● **WHAT YOU ARE ASKED TO DO**
Gather from the listing below each line that includes the word "null", and copy it.

● **EXTRACTED DATA**
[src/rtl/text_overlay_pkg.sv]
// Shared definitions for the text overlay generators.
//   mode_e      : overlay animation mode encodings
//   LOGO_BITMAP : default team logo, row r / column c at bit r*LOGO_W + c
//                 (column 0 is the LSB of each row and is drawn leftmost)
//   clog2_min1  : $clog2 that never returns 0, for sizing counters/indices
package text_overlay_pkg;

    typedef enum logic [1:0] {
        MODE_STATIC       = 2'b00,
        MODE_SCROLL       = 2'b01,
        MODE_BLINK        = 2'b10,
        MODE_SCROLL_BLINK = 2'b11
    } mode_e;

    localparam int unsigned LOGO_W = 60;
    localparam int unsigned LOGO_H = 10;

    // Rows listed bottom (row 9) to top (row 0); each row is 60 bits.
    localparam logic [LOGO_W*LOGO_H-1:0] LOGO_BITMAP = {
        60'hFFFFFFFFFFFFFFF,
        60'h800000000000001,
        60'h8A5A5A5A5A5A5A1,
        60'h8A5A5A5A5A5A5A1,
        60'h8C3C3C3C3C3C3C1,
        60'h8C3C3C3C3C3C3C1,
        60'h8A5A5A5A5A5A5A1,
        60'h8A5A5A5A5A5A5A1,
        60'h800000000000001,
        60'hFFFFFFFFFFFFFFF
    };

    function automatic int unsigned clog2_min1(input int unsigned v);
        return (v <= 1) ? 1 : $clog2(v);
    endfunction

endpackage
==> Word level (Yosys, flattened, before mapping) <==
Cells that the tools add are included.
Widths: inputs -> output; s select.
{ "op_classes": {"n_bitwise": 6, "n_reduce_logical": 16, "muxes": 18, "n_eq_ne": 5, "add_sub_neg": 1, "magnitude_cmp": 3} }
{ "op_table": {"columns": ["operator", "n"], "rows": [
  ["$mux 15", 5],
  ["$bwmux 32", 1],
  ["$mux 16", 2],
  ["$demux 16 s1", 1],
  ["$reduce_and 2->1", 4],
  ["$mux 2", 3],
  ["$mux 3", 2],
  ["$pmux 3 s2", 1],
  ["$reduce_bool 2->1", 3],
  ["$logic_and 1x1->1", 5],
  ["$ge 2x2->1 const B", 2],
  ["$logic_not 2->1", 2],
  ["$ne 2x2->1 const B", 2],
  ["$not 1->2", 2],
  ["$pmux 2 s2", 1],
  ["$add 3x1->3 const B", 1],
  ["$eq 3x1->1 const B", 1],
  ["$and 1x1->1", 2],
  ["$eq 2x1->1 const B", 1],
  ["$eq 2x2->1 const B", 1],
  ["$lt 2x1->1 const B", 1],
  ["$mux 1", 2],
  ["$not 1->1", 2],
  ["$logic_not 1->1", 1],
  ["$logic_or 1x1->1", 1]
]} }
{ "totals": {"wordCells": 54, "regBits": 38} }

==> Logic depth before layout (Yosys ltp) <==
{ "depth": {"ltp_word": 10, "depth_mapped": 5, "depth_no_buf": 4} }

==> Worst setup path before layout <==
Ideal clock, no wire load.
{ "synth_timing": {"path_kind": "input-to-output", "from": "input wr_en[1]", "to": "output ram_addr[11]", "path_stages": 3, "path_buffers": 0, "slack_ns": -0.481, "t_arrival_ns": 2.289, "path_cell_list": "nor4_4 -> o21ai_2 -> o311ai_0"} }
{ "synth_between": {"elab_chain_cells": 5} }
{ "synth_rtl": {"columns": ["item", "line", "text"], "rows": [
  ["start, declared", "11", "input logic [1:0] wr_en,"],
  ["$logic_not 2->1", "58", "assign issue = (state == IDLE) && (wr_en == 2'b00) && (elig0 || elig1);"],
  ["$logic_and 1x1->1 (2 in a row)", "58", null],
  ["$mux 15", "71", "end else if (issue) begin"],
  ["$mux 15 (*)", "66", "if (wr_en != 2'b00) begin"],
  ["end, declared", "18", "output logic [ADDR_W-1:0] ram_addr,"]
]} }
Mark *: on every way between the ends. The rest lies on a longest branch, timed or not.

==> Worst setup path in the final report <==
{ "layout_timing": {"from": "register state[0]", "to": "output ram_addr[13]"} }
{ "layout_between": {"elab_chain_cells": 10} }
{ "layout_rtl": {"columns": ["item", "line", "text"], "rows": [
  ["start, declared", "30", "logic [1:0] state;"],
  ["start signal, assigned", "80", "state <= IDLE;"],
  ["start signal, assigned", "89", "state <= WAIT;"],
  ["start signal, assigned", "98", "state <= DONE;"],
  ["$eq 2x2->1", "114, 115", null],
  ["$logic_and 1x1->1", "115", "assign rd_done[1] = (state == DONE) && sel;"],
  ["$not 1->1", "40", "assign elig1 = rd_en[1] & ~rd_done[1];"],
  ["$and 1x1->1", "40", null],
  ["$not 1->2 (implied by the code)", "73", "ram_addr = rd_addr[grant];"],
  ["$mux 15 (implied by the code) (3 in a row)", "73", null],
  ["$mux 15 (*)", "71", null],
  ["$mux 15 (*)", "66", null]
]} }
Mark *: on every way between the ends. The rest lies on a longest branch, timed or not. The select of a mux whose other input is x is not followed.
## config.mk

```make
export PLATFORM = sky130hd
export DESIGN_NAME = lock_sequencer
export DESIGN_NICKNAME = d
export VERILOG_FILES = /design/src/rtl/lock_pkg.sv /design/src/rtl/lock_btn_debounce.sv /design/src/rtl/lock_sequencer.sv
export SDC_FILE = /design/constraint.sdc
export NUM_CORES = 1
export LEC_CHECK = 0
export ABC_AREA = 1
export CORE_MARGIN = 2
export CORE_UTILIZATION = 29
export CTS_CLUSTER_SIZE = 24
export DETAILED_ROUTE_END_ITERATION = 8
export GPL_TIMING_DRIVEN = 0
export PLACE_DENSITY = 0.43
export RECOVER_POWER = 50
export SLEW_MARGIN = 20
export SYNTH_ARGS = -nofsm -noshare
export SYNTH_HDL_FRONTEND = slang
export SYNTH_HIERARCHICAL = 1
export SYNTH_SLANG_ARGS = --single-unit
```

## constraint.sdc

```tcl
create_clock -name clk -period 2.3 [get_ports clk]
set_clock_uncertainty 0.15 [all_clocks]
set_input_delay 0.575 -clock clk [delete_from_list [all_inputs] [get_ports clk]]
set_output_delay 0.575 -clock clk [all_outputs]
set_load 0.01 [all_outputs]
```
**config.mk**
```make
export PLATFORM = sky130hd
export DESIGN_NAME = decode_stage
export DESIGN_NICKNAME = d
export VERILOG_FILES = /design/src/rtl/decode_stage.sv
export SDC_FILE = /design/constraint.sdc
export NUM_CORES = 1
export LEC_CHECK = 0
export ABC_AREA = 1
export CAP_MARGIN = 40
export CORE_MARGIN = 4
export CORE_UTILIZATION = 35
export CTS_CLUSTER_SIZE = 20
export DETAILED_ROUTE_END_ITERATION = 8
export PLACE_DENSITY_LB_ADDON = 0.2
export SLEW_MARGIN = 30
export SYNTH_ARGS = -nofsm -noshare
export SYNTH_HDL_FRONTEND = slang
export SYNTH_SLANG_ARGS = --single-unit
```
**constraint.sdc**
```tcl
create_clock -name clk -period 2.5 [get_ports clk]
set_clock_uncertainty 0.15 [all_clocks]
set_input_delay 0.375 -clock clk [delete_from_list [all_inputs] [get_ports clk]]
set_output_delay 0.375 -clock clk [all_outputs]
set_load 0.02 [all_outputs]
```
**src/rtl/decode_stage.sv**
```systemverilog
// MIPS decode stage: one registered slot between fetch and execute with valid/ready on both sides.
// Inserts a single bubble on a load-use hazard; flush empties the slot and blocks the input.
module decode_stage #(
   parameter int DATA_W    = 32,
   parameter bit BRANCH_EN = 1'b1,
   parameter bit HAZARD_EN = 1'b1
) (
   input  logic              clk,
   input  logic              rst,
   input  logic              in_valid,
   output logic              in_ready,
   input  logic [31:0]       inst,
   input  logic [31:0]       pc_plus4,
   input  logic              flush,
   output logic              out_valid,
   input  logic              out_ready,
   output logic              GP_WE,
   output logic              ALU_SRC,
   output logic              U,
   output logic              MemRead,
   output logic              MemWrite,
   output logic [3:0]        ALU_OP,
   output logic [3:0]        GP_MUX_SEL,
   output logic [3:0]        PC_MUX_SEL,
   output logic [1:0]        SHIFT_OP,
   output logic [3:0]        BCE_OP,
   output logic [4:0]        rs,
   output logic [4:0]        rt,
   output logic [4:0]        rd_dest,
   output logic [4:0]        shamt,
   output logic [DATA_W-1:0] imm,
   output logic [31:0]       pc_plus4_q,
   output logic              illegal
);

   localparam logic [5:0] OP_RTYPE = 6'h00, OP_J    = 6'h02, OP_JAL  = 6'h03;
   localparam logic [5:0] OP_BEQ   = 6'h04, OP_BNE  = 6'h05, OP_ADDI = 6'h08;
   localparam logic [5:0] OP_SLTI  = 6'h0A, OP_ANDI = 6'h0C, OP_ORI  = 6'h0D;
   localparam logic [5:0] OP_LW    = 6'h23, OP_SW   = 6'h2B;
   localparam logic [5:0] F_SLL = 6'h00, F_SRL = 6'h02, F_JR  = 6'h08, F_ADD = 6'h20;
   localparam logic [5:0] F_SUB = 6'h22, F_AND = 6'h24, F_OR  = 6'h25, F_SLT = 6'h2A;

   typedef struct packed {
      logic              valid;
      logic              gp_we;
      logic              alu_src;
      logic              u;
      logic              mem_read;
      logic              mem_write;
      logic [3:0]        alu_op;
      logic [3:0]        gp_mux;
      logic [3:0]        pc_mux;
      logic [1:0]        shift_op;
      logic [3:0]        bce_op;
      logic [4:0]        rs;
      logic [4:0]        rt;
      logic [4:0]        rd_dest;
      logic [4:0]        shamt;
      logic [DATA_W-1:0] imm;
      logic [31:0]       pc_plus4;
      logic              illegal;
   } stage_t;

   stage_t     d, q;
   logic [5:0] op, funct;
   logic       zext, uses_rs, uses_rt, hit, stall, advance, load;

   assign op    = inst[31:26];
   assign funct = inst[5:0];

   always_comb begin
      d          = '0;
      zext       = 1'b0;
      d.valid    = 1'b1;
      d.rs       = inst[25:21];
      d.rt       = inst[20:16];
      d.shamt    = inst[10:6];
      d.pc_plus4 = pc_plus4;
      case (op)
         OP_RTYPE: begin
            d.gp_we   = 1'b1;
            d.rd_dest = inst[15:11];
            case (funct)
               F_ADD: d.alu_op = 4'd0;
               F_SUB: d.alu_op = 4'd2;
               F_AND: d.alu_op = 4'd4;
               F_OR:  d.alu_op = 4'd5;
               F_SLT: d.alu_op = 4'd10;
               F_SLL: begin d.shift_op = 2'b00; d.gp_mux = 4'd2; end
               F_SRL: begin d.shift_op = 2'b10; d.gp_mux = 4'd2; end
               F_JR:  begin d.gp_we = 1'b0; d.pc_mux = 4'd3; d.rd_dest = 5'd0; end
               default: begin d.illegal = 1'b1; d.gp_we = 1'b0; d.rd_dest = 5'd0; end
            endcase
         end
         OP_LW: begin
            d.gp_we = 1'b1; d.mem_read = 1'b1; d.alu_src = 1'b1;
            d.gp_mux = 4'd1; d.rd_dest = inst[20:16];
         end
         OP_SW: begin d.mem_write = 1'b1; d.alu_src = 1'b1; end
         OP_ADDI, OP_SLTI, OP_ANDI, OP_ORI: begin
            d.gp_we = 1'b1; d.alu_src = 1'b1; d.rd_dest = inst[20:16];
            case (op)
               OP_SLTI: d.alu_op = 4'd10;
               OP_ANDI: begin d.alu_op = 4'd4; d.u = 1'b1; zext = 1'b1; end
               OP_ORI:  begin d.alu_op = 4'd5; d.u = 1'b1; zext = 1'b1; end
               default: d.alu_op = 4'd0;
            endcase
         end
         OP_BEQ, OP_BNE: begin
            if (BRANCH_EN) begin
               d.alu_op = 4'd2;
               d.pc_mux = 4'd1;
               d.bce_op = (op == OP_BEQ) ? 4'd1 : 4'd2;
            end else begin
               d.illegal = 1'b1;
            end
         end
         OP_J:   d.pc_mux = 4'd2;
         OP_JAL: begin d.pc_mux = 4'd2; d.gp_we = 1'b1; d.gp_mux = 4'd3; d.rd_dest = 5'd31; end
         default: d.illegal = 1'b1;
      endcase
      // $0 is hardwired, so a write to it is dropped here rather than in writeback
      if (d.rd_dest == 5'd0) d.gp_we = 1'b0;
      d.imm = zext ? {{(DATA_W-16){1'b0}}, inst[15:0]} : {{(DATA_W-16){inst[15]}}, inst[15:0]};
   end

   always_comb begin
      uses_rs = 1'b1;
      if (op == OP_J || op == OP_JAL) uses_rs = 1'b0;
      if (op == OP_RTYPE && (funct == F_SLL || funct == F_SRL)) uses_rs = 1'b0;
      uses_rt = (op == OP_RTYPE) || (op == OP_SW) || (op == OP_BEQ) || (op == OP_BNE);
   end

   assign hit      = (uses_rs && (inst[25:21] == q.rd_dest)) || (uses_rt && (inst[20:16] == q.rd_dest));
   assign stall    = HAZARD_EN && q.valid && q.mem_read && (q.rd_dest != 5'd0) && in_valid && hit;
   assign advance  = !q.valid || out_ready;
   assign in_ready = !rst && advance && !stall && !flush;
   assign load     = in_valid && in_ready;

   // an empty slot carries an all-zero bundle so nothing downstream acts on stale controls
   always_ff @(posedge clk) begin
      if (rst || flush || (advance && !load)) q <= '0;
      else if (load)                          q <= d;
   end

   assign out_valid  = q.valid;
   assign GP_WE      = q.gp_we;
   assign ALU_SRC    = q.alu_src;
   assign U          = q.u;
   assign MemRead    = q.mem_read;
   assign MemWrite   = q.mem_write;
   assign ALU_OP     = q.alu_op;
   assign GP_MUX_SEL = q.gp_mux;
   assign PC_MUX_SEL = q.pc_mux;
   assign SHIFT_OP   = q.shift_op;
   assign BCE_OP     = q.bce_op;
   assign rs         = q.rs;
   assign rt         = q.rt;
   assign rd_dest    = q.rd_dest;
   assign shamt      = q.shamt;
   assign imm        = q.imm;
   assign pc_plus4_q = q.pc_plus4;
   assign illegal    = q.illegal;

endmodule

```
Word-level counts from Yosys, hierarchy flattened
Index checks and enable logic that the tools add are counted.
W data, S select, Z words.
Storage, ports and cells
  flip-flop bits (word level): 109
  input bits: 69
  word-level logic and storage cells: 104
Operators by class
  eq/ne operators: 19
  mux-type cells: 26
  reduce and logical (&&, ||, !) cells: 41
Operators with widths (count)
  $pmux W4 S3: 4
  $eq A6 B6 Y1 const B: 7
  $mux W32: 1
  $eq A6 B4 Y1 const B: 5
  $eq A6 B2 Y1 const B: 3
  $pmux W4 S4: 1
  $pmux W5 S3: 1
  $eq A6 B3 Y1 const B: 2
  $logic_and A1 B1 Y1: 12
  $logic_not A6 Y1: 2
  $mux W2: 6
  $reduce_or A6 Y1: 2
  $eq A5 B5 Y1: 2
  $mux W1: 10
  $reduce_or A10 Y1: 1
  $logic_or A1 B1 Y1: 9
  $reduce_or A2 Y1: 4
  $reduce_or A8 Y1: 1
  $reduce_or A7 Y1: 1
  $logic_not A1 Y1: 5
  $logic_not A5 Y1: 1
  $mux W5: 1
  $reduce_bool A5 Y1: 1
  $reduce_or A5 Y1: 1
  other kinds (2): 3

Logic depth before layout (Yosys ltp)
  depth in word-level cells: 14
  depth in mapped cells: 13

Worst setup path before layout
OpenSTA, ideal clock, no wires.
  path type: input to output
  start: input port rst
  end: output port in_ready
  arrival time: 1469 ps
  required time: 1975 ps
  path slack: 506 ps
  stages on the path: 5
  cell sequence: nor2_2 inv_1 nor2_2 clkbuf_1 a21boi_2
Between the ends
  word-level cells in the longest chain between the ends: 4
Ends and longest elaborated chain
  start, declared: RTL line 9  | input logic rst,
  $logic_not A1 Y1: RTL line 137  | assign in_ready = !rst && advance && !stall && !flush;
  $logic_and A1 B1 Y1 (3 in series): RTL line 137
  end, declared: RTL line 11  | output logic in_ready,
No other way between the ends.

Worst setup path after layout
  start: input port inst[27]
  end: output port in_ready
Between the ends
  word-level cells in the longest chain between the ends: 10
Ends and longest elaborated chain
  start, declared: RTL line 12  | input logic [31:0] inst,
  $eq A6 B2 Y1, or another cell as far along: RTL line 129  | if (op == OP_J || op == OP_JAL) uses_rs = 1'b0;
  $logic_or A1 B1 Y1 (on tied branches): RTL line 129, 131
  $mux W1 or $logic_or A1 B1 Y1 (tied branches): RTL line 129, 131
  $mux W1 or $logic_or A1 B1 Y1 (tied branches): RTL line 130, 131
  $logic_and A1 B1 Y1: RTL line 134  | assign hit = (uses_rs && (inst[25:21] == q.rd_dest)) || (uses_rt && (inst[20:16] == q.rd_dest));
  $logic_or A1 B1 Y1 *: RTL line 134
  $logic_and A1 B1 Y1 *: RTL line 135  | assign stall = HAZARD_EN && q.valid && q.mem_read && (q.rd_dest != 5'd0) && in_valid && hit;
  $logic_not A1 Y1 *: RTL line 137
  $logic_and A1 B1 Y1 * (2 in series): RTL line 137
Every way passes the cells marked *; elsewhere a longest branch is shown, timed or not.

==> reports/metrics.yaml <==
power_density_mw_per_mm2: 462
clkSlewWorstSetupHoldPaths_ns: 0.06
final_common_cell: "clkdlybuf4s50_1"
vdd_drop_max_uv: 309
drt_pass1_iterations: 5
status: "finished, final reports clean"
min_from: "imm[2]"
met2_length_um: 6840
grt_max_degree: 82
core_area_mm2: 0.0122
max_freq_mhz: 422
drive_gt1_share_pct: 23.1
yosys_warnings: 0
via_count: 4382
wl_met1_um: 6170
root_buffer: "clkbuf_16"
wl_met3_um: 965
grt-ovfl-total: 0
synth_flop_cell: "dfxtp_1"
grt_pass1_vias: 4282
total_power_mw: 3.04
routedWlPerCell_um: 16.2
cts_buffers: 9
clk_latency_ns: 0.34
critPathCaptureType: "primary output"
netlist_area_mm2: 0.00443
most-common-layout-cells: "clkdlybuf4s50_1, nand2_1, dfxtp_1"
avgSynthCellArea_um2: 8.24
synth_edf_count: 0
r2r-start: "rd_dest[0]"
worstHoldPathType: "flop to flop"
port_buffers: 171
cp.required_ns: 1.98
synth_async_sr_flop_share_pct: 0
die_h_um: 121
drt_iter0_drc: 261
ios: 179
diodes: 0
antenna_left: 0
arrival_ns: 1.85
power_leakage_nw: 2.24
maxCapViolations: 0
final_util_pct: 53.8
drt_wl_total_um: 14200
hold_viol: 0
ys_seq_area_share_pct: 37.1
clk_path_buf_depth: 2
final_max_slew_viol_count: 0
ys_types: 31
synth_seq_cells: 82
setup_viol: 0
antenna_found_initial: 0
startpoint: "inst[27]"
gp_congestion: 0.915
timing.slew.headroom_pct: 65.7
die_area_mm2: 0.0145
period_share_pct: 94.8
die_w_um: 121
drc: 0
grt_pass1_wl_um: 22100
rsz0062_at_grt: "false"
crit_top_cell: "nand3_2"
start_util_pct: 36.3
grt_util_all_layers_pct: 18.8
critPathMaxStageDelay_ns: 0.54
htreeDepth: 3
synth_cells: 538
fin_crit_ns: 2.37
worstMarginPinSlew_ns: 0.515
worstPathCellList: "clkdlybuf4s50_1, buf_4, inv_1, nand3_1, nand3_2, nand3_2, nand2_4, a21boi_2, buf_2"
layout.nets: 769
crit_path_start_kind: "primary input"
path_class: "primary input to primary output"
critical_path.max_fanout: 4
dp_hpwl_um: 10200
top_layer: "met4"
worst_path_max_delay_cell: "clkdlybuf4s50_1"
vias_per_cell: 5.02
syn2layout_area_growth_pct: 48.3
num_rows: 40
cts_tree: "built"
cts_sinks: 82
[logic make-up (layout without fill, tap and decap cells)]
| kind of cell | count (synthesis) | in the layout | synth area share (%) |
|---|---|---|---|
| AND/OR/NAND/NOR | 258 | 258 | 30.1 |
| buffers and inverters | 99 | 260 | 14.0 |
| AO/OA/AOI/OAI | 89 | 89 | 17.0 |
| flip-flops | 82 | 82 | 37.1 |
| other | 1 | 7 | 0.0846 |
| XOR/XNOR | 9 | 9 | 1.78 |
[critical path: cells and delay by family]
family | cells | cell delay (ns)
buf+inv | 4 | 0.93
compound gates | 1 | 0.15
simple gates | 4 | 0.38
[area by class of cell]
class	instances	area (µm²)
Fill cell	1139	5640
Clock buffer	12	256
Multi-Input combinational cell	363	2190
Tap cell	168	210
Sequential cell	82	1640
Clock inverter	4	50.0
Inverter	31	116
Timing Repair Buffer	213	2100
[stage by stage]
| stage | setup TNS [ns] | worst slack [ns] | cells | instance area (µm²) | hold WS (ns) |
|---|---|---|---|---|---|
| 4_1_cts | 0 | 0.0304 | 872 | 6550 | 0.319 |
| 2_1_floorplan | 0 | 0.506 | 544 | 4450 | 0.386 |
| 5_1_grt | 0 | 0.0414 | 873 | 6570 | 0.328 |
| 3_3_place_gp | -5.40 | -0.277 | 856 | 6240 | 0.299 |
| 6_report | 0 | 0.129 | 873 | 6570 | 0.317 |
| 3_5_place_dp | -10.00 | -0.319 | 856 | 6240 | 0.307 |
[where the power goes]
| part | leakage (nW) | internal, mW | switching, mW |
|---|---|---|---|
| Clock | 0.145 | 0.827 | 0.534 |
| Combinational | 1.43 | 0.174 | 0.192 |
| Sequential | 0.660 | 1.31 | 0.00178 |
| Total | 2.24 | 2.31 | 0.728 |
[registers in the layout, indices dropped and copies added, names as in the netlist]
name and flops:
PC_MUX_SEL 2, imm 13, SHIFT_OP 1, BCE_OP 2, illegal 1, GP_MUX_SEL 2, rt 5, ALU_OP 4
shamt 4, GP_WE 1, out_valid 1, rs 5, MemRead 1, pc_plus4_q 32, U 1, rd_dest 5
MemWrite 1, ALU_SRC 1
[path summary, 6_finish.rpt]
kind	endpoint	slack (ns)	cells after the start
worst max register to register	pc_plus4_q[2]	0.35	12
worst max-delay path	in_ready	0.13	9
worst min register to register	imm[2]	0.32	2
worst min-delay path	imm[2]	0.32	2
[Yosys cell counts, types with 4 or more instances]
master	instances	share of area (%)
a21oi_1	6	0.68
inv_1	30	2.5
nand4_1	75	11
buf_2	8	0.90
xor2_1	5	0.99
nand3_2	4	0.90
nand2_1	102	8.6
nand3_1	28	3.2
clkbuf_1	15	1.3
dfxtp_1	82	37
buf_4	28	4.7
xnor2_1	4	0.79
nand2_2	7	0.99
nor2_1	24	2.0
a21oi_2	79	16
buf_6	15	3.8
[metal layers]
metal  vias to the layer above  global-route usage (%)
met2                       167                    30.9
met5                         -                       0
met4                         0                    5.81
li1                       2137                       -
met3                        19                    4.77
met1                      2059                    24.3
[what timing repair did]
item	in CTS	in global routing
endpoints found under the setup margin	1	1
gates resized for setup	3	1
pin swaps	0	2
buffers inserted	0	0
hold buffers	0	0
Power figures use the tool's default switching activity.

● **WRITTEN RESPONSE**
  ["$logic_and 1x1->1 (2 in a row)", "58", null],
  ["$eq 2x2->1", "114, 115", null],
  ["$and 1x1->1", "40", null],
  ["$mux 15 (implied by the code) (3 in a row)", "73", null],
  ["$mux 15 (*)", "71", null],
  ["$mux 15 (*)", "66", null]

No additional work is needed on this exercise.